The difference of cubes refers to a specific algebraic identity that helps in simplifying expressions involving cubes. Consider the expression \( a^3 - b^3\).This can be factored using the formula:\( (a - b)(a^2 + ab + b^2) \).For the problem in the original exercise, you need to recognize that \((4+x)^3 - 64\) is actually a difference of cubes because \(64 = 4^3\).
So, we can think of it as \((4+x)^3 - 4^3\).Using the difference of cubes formula, you can factor it into:

• \((4+x - 4)\)\(( (4+x)^2 + 4(4+x) + 4^2)\)

This simplifies to.

• \(x(16 + 16 + x^2 + 8x)\)

This clever trick reveals that the indeterminate form can actually be resolved by simplifying components, making the equation easier to tackle. It's an elegant algebraic strategy for unraveling complicated expressions without needing advanced techniques.

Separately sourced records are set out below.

--- config.mk ---
export PLATFORM = sky130hd
export DESIGN_NAME = iterative_shift_unit
export DESIGN_NICKNAME = d
export VERILOG_FILES = /design/src/rtl/iterative_shift_unit.sv
export SDC_FILE = /design/constraint.sdc
export NUM_CORES = 1
export LEC_CHECK = 0
export CAP_MARGIN = 20
export CORE_MARGIN = 4
export CORE_UTILIZATION = 40
export CTS_CLUSTER_DIAMETER = 60
export CTS_CLUSTER_SIZE = 14
export DETAILED_ROUTE_END_ITERATION = 8
export DONT_BUFFER_PORTS = 1
export PLACE_DENSITY = 0.64
export SETUP_SLACK_MARGIN = 0.15
export SLEW_MARGIN = 30
export SYNTH_ARGS = -nofsm -noshare
export SYNTH_HDL_FRONTEND = slang
export SYNTH_SLANG_ARGS = --single-unit
--- constraint.sdc ---
create_clock -name clk -period 6 [get_ports clk]
set_input_delay 1.2 -clock clk [delete_from_list [all_inputs] [get_ports clk]]
set_output_delay 1.2 -clock clk [all_outputs]
set_load 0.005 [all_outputs]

The binomial theorem is a powerful tool in algebra that expands expressions raised to a power. It allows you to break down powers of binomials into polynomials. In the exercise, we use it to expand\((4+x)^3\).The binomial theorem formula states:\[(a + b)^n = \sum_{k=0}^{n} \binom{n}{k} a^{n-k} b^k\]Where:- \(a = 4\)- \(b = x\)- \(n = 3\)
Applying the formula, we expand as follows:

• First term: \(4^3 = 64\)
• Second term: 3\( \cdot 4^2 \cdot x = 48x\)
• Third term: 3 \(\cdot 4 \cdot x^2 = 12x^2\)
• Fourth term: \(x^3\)

The expansion becomes:\(64 + 48x + 12x^2 + x^3\).
This step is fundamental in breaking down complex polynomials and is especially useful when dealing with calculus limits or simplifying expressions for integration or differentiation.

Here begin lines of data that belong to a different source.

File: config.mk
export PLATFORM = sky130hd
export DESIGN_NAME = change_dispenser
export DESIGN_NICKNAME = d
export VERILOG_FILES = /design/src/rtl/change_dispenser.sv
export SDC_FILE = /design/constraint.sdc
export NUM_CORES = 1
export LEC_CHECK = 0
export ABC_AREA = 1
export CORE_MARGIN = 10
export CORE_UTILIZATION = 50
export CTS_BUF_LIST = sky130_fd_sc_hd__clkbuf_4 sky130_fd_sc_hd__clkbuf_8
export DETAILED_ROUTE_END_ITERATION = 10
export PLACE_DENSITY = 0.88
export SLEW_MARGIN = 15
export SYNTH_ARGS = -nofsm -noshare
export SYNTH_HDL_FRONTEND = slang
export SYNTH_SLANG_ARGS = --single-unit
File: constraint.sdc
create_clock -name clk -period 2.67 [get_ports clk]
set_input_delay 0.534 -clock clk [delete_from_list [all_inputs] [get_ports clk]]
set_output_delay 0.534 -clock clk [all_outputs]
set_load 0.1 [all_outputs]
File: src/rtl/change_dispenser.sv
// Change dispenser: pays out a latched amount largest-coin-first over a four-phase req/ack ejector handshake.
// Optional ack watchdog enabled by defining CHANGE_ACK_TIMEOUT_EN.
module change_dispenser #(
  parameter int AMT_W  = 8,
  parameter int CNT_W  = 6,
  parameter int ACK_TO = 255
) (
  input  logic             clk,
  input  logic             clr_n,
  input  logic             start,
  input  logic [AMT_W-1:0] change_amt,
  input  logic             q_empty,
  input  logic             d_empty,
  input  logic             n_empty,
  input  logic             eject_ack,
  input  logic             fault_clr,
  output logic             eject_req,
  output logic [1:0]       eject_coin,
  output logic             busy,
  output logic             done,
  output logic             fault,
  output logic [AMT_W-1:0] remaining,
  output logic [CNT_W-1:0] coins_out
);

  typedef enum logic [2:0] {
    S_IDLE     = 3'd0,
    S_SELECT   = 3'd1,
    S_REQ      = 3'd2,
    S_WAIT_LOW = 3'd3,
    S_DONE     = 3'd4,
    S_FAULT    = 3'd5
  } state_t;

  localparam logic [1:0] COIN_N = 2'b00;
  localparam logic [1:0] COIN_D = 2'b01;
  localparam logic [1:0] COIN_Q = 2'b10;

  localparam logic [AMT_W-1:0] VAL_N = AMT_W'(5'd5);
  localparam logic [AMT_W-1:0] VAL_D = AMT_W'(5'd10);
  localparam logic [AMT_W-1:0] VAL_Q = AMT_W'(5'd25);
  localparam logic [CNT_W-1:0] CNT_MAX = {CNT_W{1'b1}};

  function automatic logic [AMT_W-1:0] coin_value(input logic [1:0] coin);
    logic [AMT_W-1:0] val;
    case (coin)
      COIN_N:  val = VAL_N;
      COIN_D:  val = VAL_D;
      COIN_Q:  val = VAL_Q;
      default: val = {AMT_W{1'b0}};
    endcase
    return val;
  endfunction

  state_t           state_r, state_s;
  logic             eject_req_r, eject_req_s;
  logic [1:0]       coin_r, coin_s;
  logic             busy_r, busy_s;
  logic             done_r, done_s;
  logic             fault_r, fault_s;
  logic [AMT_W-1:0] rem_r, rem_s;
  logic [CNT_W-1:0] cnt_r, cnt_s;
  logic             tmo_hit_s;

`ifdef CHANGE_ACK_TIMEOUT_EN
  localparam int TMO_W = (ACK_TO > 1) ? $clog2(ACK_TO) : 1;
  localparam logic [TMO_W-1:0] TMO_LAST = TMO_W'(ACK_TO - 1);

  logic [TMO_W-1:0] tmo_r, tmo_s;

  assign tmo_hit_s = (tmo_r == TMO_LAST);

  // Watchdog count: runs while parked in REQ/WAIT_LOW, restarts on every state entry
  always_comb begin
    tmo_s = {TMO_W{1'b0}};
    if ((state_s == state_r) && ((state_r == S_REQ) || (state_r == S_WAIT_LOW))) begin
      tmo_s = tmo_r + TMO_W'(1'b1);
    end else begin
      tmo_s = {TMO_W{1'b0}};
    end
  end

  // Watchdog counter register
  always_ff @(posedge clk or negedge clr_n) begin
    if (!clr_n) begin
      tmo_r <= {TMO_W{1'b0}};
    end else begin
      tmo_r <= tmo_s;
    end
  end
`else
  assign tmo_hit_s = 1'b0;
`endif

  // Next-state and next-output logic for the dispense sequencer
  always_comb begin
    state_s     = state_r;
    eject_req_s = eject_req_r;
    coin_s      = coin_r;
    fault_s     = fault_r;
    rem_s       = rem_r;
    cnt_s       = cnt_r;
    case (state_r)
      S_IDLE: begin
        if (start) begin
          rem_s   = change_amt;
          cnt_s   = {CNT_W{1'b0}};
          state_s = S_SELECT;
        end else begin
          state_s = S_IDLE;
        end
      end
      S_SELECT: begin
        // Tube flags are only looked at here; a coin in flight is never aborted
        if (rem_r == {AMT_W{1'b0}}) begin
          state_s = S_DONE;
        end else if ((rem_r >= VAL_Q) && !q_empty) begin
          coin_s      = COIN_Q;
          eject_req_s = 1'b1;
          state_s     = S_REQ;
        end else if ((rem_r >= VAL_D) && !d_empty) begin
          coin_s      = COIN_D;
          eject_req_s = 1'b1;
          state_s     = S_REQ;
        end else if ((rem_r >= VAL_N) && !n_empty) begin
          coin_s      = COIN_N;
          eject_req_s = 1'b1;
          state_s     = S_REQ;
        end else begin
          fault_s = 1'b1;
          state_s = S_FAULT;
        end
      end
      S_REQ: begin
        if (eject_ack) begin
          rem_s       = rem_r - coin_value(coin_r);
          cnt_s       = (cnt_r == CNT_MAX) ? cnt_r : cnt_r + CNT_W'(1'b1);
          eject_req_s = 1'b0;
          state_s     = S_WAIT_LOW;
        end else if (tmo_hit_s) begin
          eject_req_s = 1'b0;
          fault_s     = 1'b1;
          state_s     = S_FAULT;
        end else begin
          state_s = S_REQ;
        end
      end
      S_WAIT_LOW: begin
        if (!eject_ack) begin
          state_s = S_SELECT;
        end else if (tmo_hit_s) begin
          fault_s = 1'b1;
          state_s = S_FAULT;
        end else begin
          state_s = S_WAIT_LOW;
        end
      end
      S_DONE: begin
        state_s = S_IDLE;
      end
      S_FAULT: begin
        if (fault_clr) begin
          fault_s = 1'b0;
          rem_s   = {AMT_W{1'b0}};
          state_s = S_IDLE;
        end else begin
          state_s = S_FAULT;
        end
      end
      default: begin
        eject_req_s = 1'b0;
        fault_s     = 1'b0;
        state_s     = S_IDLE;
      end
    endcase
    busy_s = (state_s != S_IDLE);
    done_s = (state_s == S_DONE);
  end

  // State and output registers
  always_ff @(posedge clk or negedge clr_n) begin
    if (!clr_n) begin
      state_r     <= S_IDLE;
      eject_req_r <= 1'b0;
      coin_r      <= 2'b00;
      busy_r      <= 1'b0;
      done_r      <= 1'b0;
      fault_r     <= 1'b0;
      rem_r       <= {AMT_W{1'b0}};
      cnt_r       <= {CNT_W{1'b0}};
    end else begin
      state_r     <= state_s;
      eject_req_r <= eject_req_s;
      coin_r      <= coin_s;
      busy_r      <= busy_s;
      done_r      <= done_s;
      fault_r     <= fault_s;
      rem_r       <= rem_s;
      cnt_r       <= cnt_s;
    end
  end

  assign eject_req  = eject_req_r;
  assign eject_coin = coin_r;
  assign busy       = busy_r;
  assign done       = done_r;
  assign fault      = fault_r;
  assign remaining  = rem_r;
  assign coins_out  = cnt_r;

endmodule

An indeterminate form arises in calculus when a limit calculation seems ambiguous, like \(\frac{0}{0}\). This occurs when both the numerator and denominator of a fraction approach zero as \(x\) approaches a specific value.
In the given problem, substituting \(x = 0\) directly into the expression \(\frac{(4+x)^3 - 64}{x}\) initially yields this form, because:

• Top part \( (4+0)^3 - 64 = 0\)
• Bottom part \(\ x = 0\)

This requires further manipulation to evaluate the limit.
When faced with an indeterminate form, simplify the expression by factoring, as shown using the difference of cubes or binomial expansion. This way, we simplify the expression and remove the indeterminate form, allowing us to substitute values with confidence. Here, simplifying gave us \(48 + 12x + x^2\), and substituting \(x = 0\), yielded a definitive answer, \48\. Indeterminate forms are common stumbling blocks, but they often simplify into determinate forms through algebraic manipulation.